Module 1 Flashcards
Where is autophagy tightly regulated?
- Cell growth
- Development
- Disease
- Homeostasis
Homeostasis
maintenance of equilibrium or stability within the cell in response to external pressures
Basic autophagy cycle
- phagophore membrane expands around cargo
- vesicle completed forming an autophagosome
- autophagosome fuses with lysosome
- cargo is degraded
What is a lysosome
- membranous vesicle in animal cells that digests cellular material
- terminal degradative compartment in endocytosis, phagocytosis and autophagocytosis
- contains hydrolytic enzymes
What delivers contents to lysosome
endosome
Comparison of endosomes and lysosomes
- lysosome come from golgi
- endosome come from cell membrane
- endosomes contain M6P receptor
- both travel around cell via microtubular network
2 plausible theories of delivery to lysosomes from endosomes
- kiss and run
- hybrid model
What can lysosomes fuse with
- endosomes
- autophagosomes
- phagosomes
- plasma membrane
Components of a lysosome
- LAMPs
- Proton pump
- ion channel
- cholesterol transporter
- sugar transporter
- nucleoside transporter
- amino acid transporter
- SNAREs
- tethering factors
- GTPases
- motor adaptors
- signalling and transcription factors
Role of proton pump
maintains acidic pH inside lysosome for enzymes
Role of LAMPs
makes membrane robust and stable
Role of SNAREs and tethering factors
allows for membrane attachment
Role of motor adaptors
allows for movement
3 secretion and sorting pathways of proteins
- signal mediated diversion to lysosomes
- regulated secretion
- constitutive secretion
Signal mediated diversion to lysosomes
proteins with M6P receptor are diverted to lysosomes via late endosomes
How the cell is protected throughout the lysosomal loading process
- cytosol is not the pH for the enzymes to act
- enzymes always contained within a vesicle
- vesicles themselves are resistant to enzymes due to LAMPs
Macroautophagy
autophagosomes delivers contents to endosomes or lysosomes via fusion
Microautophagy
contents are directly engulfed by lysosomes via invagination or protrusions
Chaperone mediated autophagy
- uses chaperones to identify cargo proteins which have a specific motif, these are then translocated into the lysosome
- alternative to UPS
UPS process
- ubiquitin activated via an E1 activating enzymes
- ubiquitin transferred to target protein via E2 and E3
- protein becomes poly-ubiquitinated and is degraded by the 26s proteasome
when does UPS fail
when proteins aggregate they then go to CMA
Baseline autophagy
randomly engulfs the contents within the area its in - IMPORTANT FOR HOUSEKEEPING
Induced autophagy
selective and usually induced via starvation etc
Membrane source from mitochondria
- PS translocated from ER to mitochondria
- PS to PE
- PE attached to growing autophagosome membrane from mitochondria
- LC3 attaches to PE = LC3-II
- autophagosome expands and dissociates
Membrane source from RER
- cradle on RER buds off and forms autophagosomes
- cradle forms from protein complexes at the surface inducing membrane curvature
Membrane source from golgi
ATG 9 vesicles bud off from golgi providing lipids for autophagosome
Possible membrane sources
- ER
- mitochondria
- ER-mitochondria contact site
- plasma membrane
- golgi
- ATG 9 vesicle
- recycling endosomes
Why is a double membrane important
- proteins on inner membrane can recognise specific targets for selective autophagy
- prevents leakage
What is P62
- an adaptor protein found on the inside of phagosomes
- contain LIR and UBA domains allowing for LC3-II and cargo attachment at either end
LC3 characteristics
- has a lysine which allows for PE attachment through a ubiquitin like process
- is ubiquitin like
Why is LC3-II sometimes found on the outside of vesicles?

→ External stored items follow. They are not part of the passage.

<file path="config.mk">
export PLATFORM = sky130hd
export DESIGN_NAME = iab_rx
export DESIGN_NICKNAME = d
export VERILOG_FILES = /design/src/rtl/iab_rx.sv
export SDC_FILE = /design/constraint.sdc
export NUM_CORES = 1
export LEC_CHECK = 0
export CORE_AREA = 3 3 115 117
export DETAILED_ROUTE_END_ITERATION = 16
export DIE_AREA = 0 0 118 120
export PLACE_DENSITY_LB_ADDON = 0.3
export SLEW_MARGIN = 10
export SYNTH_ARGS = -nofsm -noshare
export SYNTH_HDL_FRONTEND = slang
export SYNTH_SLANG_ARGS = --single-unit
</file>
<file path="constraint.sdc">
create_clock -name clk -period 2.7 [get_ports clk]
set_clock_uncertainty 0.15 [all_clocks]
set_input_delay 0.27 -clock clk [delete_from_list [all_inputs] [get_ports clk]]
set_output_delay 0.27 -clock clk [all_outputs]
set_load 0.05 [all_outputs]
</file>
<file path="src/rtl/iab_rx.sv">
// -----------------------------------------------------------------------------
// iab_rx -- receive end of the IAB byte link.
//
// Collects NBYTES bytes from the IAB bus, one per handshake, into a wide word.
// The word is then offered to the B-side consumer with a ready/accepted
// handshake. Until the B side takes the word, the bus is held off.
//
// Parameters:
//   NBYTES     bytes per frame (>= 2); word width W = 8*NBYTES
//   LSB_FIRST  1: first byte lands in dataB[7:0]; 0: first byte in dataB[W-1:W-8]
//
// Ports:
//   clk        clock, rising edge
//   rst        synchronous reset, active-high
//   selI       bus select: the IAB transmitter is addressing this receiver
//   validI     dataIn holds a valid byte
//   dataIn     byte from the IAB bus
//   acceptedI  byte taken this cycle (combinational)
//   dataB      assembled word (registered)
//   readyB     dataB holds a complete frame (registered)
//   acceptedB  B side takes dataB this cycle
//   cntB       bytes collected so far in the current frame (registered)
// -----------------------------------------------------------------------------
module iab_rx #(
    parameter  int NBYTES    = 8,
    parameter  bit LSB_FIRST = 1'b1,
    localparam int W         = 8 * NBYTES,
    localparam int CW        = $clog2(NBYTES + 1)
) (
    input  logic          clk,
    input  logic          rst,
    input  logic          selI,
    input  logic          validI,
    input  logic [7:0]    dataIn,
    output logic          acceptedI,
    output logic [W-1:0]  dataB,
    output logic          readyB,
    input  logic          acceptedB,
    output logic [CW-1:0] cntB
);

    typedef enum logic {
        COLLECT = 1'b0,
        DELIVER = 1'b1
    } stateE;

    stateE         state;
    stateE         stateNext;
    logic [W-1:0]  shiftReg;
    logic [W-1:0]  shiftNext;
    logic [W-1:0]  slotWord;
    logic [W-1:0]  dataNext;
    logic          readyNext;
    logic [CW-1:0] cntNext;

    // Low bit position of byte slot k inside the word.
    function automatic int slotLo(input int k);
        return LSB_FIRST ? (8 * k) : (W - 8 - 8 * k);
    endfunction

    // Partial word with the incoming byte dropped into the slot named by cntB.
    always_comb begin
        // NOTE: every always_comb output gets a default before any branch so
        // no path leaves it unassigned, which would infer a latch.
        slotWord = shiftReg;
        for (int k = 0; k < NBYTES; k++) begin
            if (cntB == CW'(k)) begin
                slotWord[slotLo(k) +: 8] = dataIn;
            end
        end
    end

    // Next-state and handshake logic.
    always_comb begin
        stateNext = state;
        shiftNext = shiftReg;
        dataNext  = dataB;
        readyNext = readyB;
        cntNext   = cntB;
        // Bus is only served while collecting; reset blocks it immediately.
        acceptedI = selI & validI & (state == COLLECT) & ~rst;

        unique case (state)
            COLLECT: begin
                if (acceptedI) begin
                    if (cntB == CW'(NBYTES - 1)) begin
                        // Last byte: publish the word at this same edge.
                        dataNext  = slotWord;
                        readyNext = 1'b1;
                        cntNext   = '0;
                        shiftNext = '0;
                        stateNext = DELIVER;
                    end else begin
                        shiftNext = slotWord;
                        cntNext   = cntB + CW'(1);
                    end
                end
            end
            DELIVER: begin
                // readyB is always high here, so acceptedB outside DELIVER
                // is ignored without any further qualification.
                if (acceptedB) begin
                    readyNext = 1'b0;
                    stateNext = COLLECT;
                end
            end
            default: stateNext = COLLECT;
        endcase
    end

    always_ff @(posedge clk) begin
        if (rst) begin
            // NOTE: the shift register is a plain datapath register, but it
            // is cleared so a frame cut short by reset leaves no stale bytes.
            state    <= COLLECT;
            shiftReg <= '0;
            dataB    <= '0;
            readyB   <= 1'b0;
            cntB     <= '0;
        end else begin
            // NOTE: non-blocking assignments in clocked blocks, so every
            // register updates from the pre-edge values of its inputs.
            state    <= stateNext;
            shiftReg <= shiftNext;
            dataB    <= dataNext;
            readyB   <= readyNext;
            cntB     <= cntNext;
        end
    end

endmodule

</file>
Word level (Yosys, flattened, before mapping)
Cells that the tools add are included.
{"block": "classes", "n_reduce_logical": 4, "n_bitwise": 5, "add_sub_neg": 1, "muxes": 18, "eq_ne": 10}
{"op": "64-bit 2-to-1 mux", "count": 1}
{"op": "8-bit 2-to-1 mux", "count": 8}
{"op": "4-bit by 3-bit equality test with 1-bit output (second input constant)", "count": 4}
{"op": "4-bit by 2-bit equality test with 1-bit output (second input constant)", "count": 2}
{"op": "1-bit 2-to-1 mux", "count": 6}
{"op": "2-bit != test (second input constant)", "count": 3}
{"op": "3-bit AND reduction", "count": 2}
{"op": "4-bit by 1-bit adder with 4-bit output (second input constant)", "count": 1}
{"op": "4-bit by 1-bit equality test with 1-bit output (second input constant)", "count": 1}
{"op": "4-bit logical NOT", "count": 1}
{"op": "4-bit 2-to-1 mux", "count": 1}
{"op": "1-bit one-hot mux with 2 select lines", "count": 2}
{"op": "1-bit AND", "count": 3}
{"op": "1-bit NOT", "count": 2}
{"op": "2-bit AND reduction", "count": 1}
{"block": "totals", "input_bits": 13, "output_inout_bits": 70, "regBits": 134, "elab_cells": 43}

Longest topological paths before layout
{"block": "logic_depth", "ltp_word": 5, "depth_mapped": 6, "mapped_depth_nobuf": 5}

Worst setup path before layout
No wires, ideal clock.
{"block": "synth_path", "kind": "reg2reg", "start": "register cntB[0]", "end": "register shiftReg[40]", "required_ns": 2.491, "period_less_slack_ns": 2.200, "t_arrival_ns": 1.991, "slack_ns": 0.500, "path_stages_with_launch": 6, "setup_time_ns": 0.059, "n_path_buf": 2, "path_cell_list": "dfxtp_1 ha_1 clkbuf_1 and4_1 clkbuf_1 a22o_1"}
{"block": "synth_via", "elab_chain_cells": 3, "word_cells_on_any_way": 4, "cone_classes": "eq/ne: 2; mux: 2"}
{"element": "from (decl)", "line_no": "39", "rtl": "output logic [CW-1:0] cntB"}
{"element": "from (signal assigned)", "line_no": "127", "rtl": "cntB <= cntNext;"}
{"element": "4-bit by 3-bit equality test with 1-bit output", "line_no": "67", "rtl": "if (cntB == CW'(k)) begin"}
{"element": "8-bit 2-to-1 mux", "line_no": "67"}
{"element": "64-bit 2-to-1 mux *", "line_no": "86", "rtl": "if (cntB == CW'(NBYTES - 1)) begin"}
{"element": "to (signal assigned)", "line_no": "124", "rtl": "shiftReg <= shiftNext;"}
{"element": "to (decl)", "line_no": "49", "rtl": "logic [W-1:0] shiftReg;"}
Mark *: on every way between the ends. The rest lies on a longest branch, timed or not.
A chain may end at the register's enable or synchronous reset.

Worst setup path in the final report
{"block": "layout_path", "start": "register cntB[2]", "end": "output cntB[2]"}
No word-level cell between the ends.

==> summary.md <==
| Metric | Value |
|---|---|
| Status | `completed` |
| WS Path Type | `reg2out` |
| Worst slew pin tran | `653 ps` |
| H-tree depth | `4` |
| Postcts setup bufs | `0` |
| Core ar. | `0.0125 sq mm` |
| Pleak | `0.00246 uW` |
| Commonest non-fill, non-tap cell in the layout | `dfxtp_1` |
| Final Hold Fails | `0` |
| GP Congestion | `0.739` |
| Critical path, cell by cell | `clkdlybuf4s50_1` |
| Yosys cell types | `30` |
| Mapped Nets | `439` |
| Tmin final | `2210 ps` |
| Syn_area_per_cell | `11.5 sq um` |
| ANT cells | `0` |
| Fin cells | `681` |
| Post-DR wirelength/cell | `16.4 um` |
| Final wirelength | `11.2 mm` |
| Cts bufs inserted | `17` |
| Sequential area share after synthesis | `52.1%` |
| Vias in the first global route | `3373` |
| Endpoint class of the critical path | `primary output` |
| Final Cycle Share | `81.8%` |
| Die Area | `0.0142 sq mm` |
| Number of synthesized register bits | `126` |
| Sink Count | `126` |
| Chip height | `120 um` |
| Root Driver | `clkbuf_16` |
| Commonest non-fill, non-tap cells in the layout | `dfxtp_1, clkdlybuf4s50_1, a22o_1` |
| Crit path required time | `2280 ps` |
| Clock buffer depth | `2` |
| Post-DP HPWL | `7.44 mm` |
| Buf/Inv on CP | `1` |
| First-pass DRT Iterations | `5` |
| CTS tree | `done` |
| Die Span X | `118 um` |
| Max cap viols | `0` |
| Post-CTS Resized | `0` |
| Max Freq | `0.453 GHz` |
| WP data arrival | `1790 ps` |
| Unrepaired setup endpoints after global routing | `no` |
| Final TNS setup | `0 ps` |
| Setup violators final | `0` |
| Ys async rst share | `0%` |
| Worst path max stage delay | `900 ps` |
| DR vias/cell | `4.89` |
| PortBufs | `82` |
| Slew Viols, Final | `0` |
| Initial antenna violation count | `0` |
| Rel. slew slack | `56.3%` |
| FF-to-FF setup slack | `540 ps` |
| PD cells | `665 mW/mm^2` |
| Crit path max fanout | `7` |
| Mapped Area | `0.00484 sq mm` |
| Number of instances in the placed design | `649` |
| Peak VDD IR | `0.414 mV` |
| Starting Density | `38.8%` |
| Nets | `513` |
| Main synth FF type | `dfxtp_1` |
| Layout cells sized above 1 | `19.3%` |
| Post-synth EDFFs | `0` |
| Routed Antenna Nets | `0` |
| Mapped Cells | `422` |
| # IOs | `83` |
| Nature of the critical path startpoint | `flip-flop` |
| Cell class contributing the biggest share of worst-path delay | `buffers and inverters` |
| Grt ovf | `0` |
| Via total after detailed routing | `3328` |
| Final hold slack | `269 ps` |
| Synth-to-layout area growth | `31.8%` |
| Tot GR Track Use | `15.9%` |
| Clk Latency, worst-skew pair | `400 ps` |
| Row count | `41` |
| Slowest stage cell on the critical path | `clkdlybuf4s50_1` |
| Clock slew at reported path FFs | `60 ps` |
| Final Util | `51.2%` |
| Largest net degree at the start of global routing | `41` |
| Drt drc | `0` |
| Synth Warn # | `0` |
| Initial drt markers | `191` |
| Hold Crit Class | `in2reg` |
| CTS Hold Bufs | `0` |
| First-pass GRT wire length | `17.9 mm` |
## cell usage after synthesis, drive strengths merged, types with 2 or more instances
cell type  count  area, sq um
dfxtp        126         2520
a22o          56          490
mux2i         49          490
mux2          44          495
nor2b         42          263
nand2         30          113
clkbuf        24         90.1
buf           14         92.6
a21oi          4         20.0
and3           4         25.0
ha             4         50.1
a31oi          3         37.5
and4           3         26.3
nor2           3         11.3
or2            3         18.8
and4bb         2         25.0
inv            2         7.51
## cells by family after synthesis
group                    after synthesis  synth area share (%)
AO/OA/AOI/OAI                         68                  12.0
adder cells (fa/ha/maj)                4                  1.03
buffers and inverters                 41                  4.01
flip-flops                           126                  52.1
multiplexers                          93                  20.4
AND/OR/NAND/NOR                       90                  10.4
## state kept, by name, summed over array words and instances, names as in the netlist
name,cells
shiftReg,56
dataB,64
state,1
cntB,4
readyB,1
## cell type report
class                      instances  area (sq um)
clock buffer                      20           467
clock inverter                    12           111
fill                            1110          6090
inverter                           3          11.3
multi-input combinational        255          2130
sequential                       126          2520
tap                              172           215
timing repair buffer              93           921
## per-stage QoR
stage          worst slack [ps]  power [uW]  instance area, sq um
4_1_cts                     476        4280                  6380
6_report                    492        4240                  6380
2_1_floorplan               500        2040                  4840
3_5_place_dp                478        2110                  5800
3_3_place_gp                540        2100                  5800
5_1_grt                     389        4380                  6380
## routing by layer
layer	routed length (um)	global-route usage [%]	part of all wire, %	vias up
met5	0	0	0	-
met4	65	3.66	0.58	0
met1	5380	20.8	48	1613
met2	5250	25.8	47	71
met3	481	4.95	4.3	5
li1	-	-	-	1639
## power by group
part           switching (uW)  internal, uW  total [uW]  leakage [uW]
clock network             833          1340        2180      0.000279
registers                9.14          1870        1880       0.00102
logic                     119          67.4         186       0.00117
## path summary, 6_finish.rpt
kind / startpoint / end / cells past startpoint
worst min-delay path: rst / cntB[1]$_SDFFE_PP0P_ / 2
worst max register to register: cntB[0]$_SDFFE_PP0P_ / shiftReg[39]$_SDFFE_PP0P_ / 5
worst max-delay path: cntB[2]$_SDFFE_PP0P_ / cntB[2] / 1
worst min register to register: dataB[42]$_SDFFE_PP0P_ / dataB[42]$_SDFFE_PP0P_ / 2
(Power assumes the default switching activity.)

allows for attachment to kinesin so movement can occur
UPR response
- in response to cellular stress
- halts protein translation
- degrades misfolded proteins
- activating signalling pathways for protein folding
- restores normal function of ER
ER autophagy Sec62
- counteracts ER growth from UPR
- conformational change in Sec62 translocation complex exposing its LIR domain
- LIR becomes phosphorylated at the serine or threonine residues increasing it binding affinity for LC3-II
- LC3-II binds and autophagosome forms engulfing ER material
ER autophagy FAM134B
- when ubiquitinated within RHD domain then a conformational change occurs causing clustering
- clustering causes membrane curvature
- has LIR domain allowing for LC3-II binding
What affects transformation
environment - hypoxia, carcinogen etc
Hypoxia produces cancer survival strategies via
- increasing autophagy
- survival in low nutrient microenvironments by adaptation
- adapted cells are often more aggressive and resistant
Reasons autophagy may suppress cancer
- stress induces P62 = increased selective autophagy = removal of damaged proteins and organelles
- prevents accumulation of genetic defects
- prevents ROS production via removal of dysfunctional mitochondria
- maintenance of normal stem cells
- preserves genomic stability
- oncogene degradation
- anti inflammatory
Reasons autophagy may promote cancer
- delays apoptosis via providing nutrients for metabolism
- promotes adaptation
- allows survival of dormant cells
- resistance to hypoxia and starvation
- maintenance of cancer stem cells
What are PROTACs
- proteolysis targeting chimera
- utilises UPS
Components of PROTAC
- POI ligand binding domain
- E3 ligase binding domain
- linker which has to be a specific length
PROTAC E3 ligase considerations
- shape complementarity
- binding strength and affinity
- subcellular localisation for region of degradation
- cell type specific expression
Advantages of PROTAC
- has greater specificity than some kinase inhibitors
- can be recycled so can be administered in low doses
- can target proteins which are not normally targetable by inhibitors due to lack of active sites
Disadvantages of PROTAC
- possible toxicity
- linker has to be correct = difficult
- can only degrade intracellular, soluble and short lived proteins
What are LYTACs
- lysosome targeting chimera
- utilises endosome-lysosome pathway
Components of LYTACs
- POI ligand binding domain
- lysosome shuttling receptor binding domain (M6P)
- flexible linker
Possible problems with LYTAC
- possible toxicity
- immune responses
What does LYTAC target
extracellular and membrane-bound proteins
What can POI binding domains be made of
- small molecule
- antibody
- peptide
why does the linker length matter for PROTACs
need to have the correct length to specifically reach the lysine residue on the POI so it can be ubiquitinated
What are the domains of autophagy adapter proteins?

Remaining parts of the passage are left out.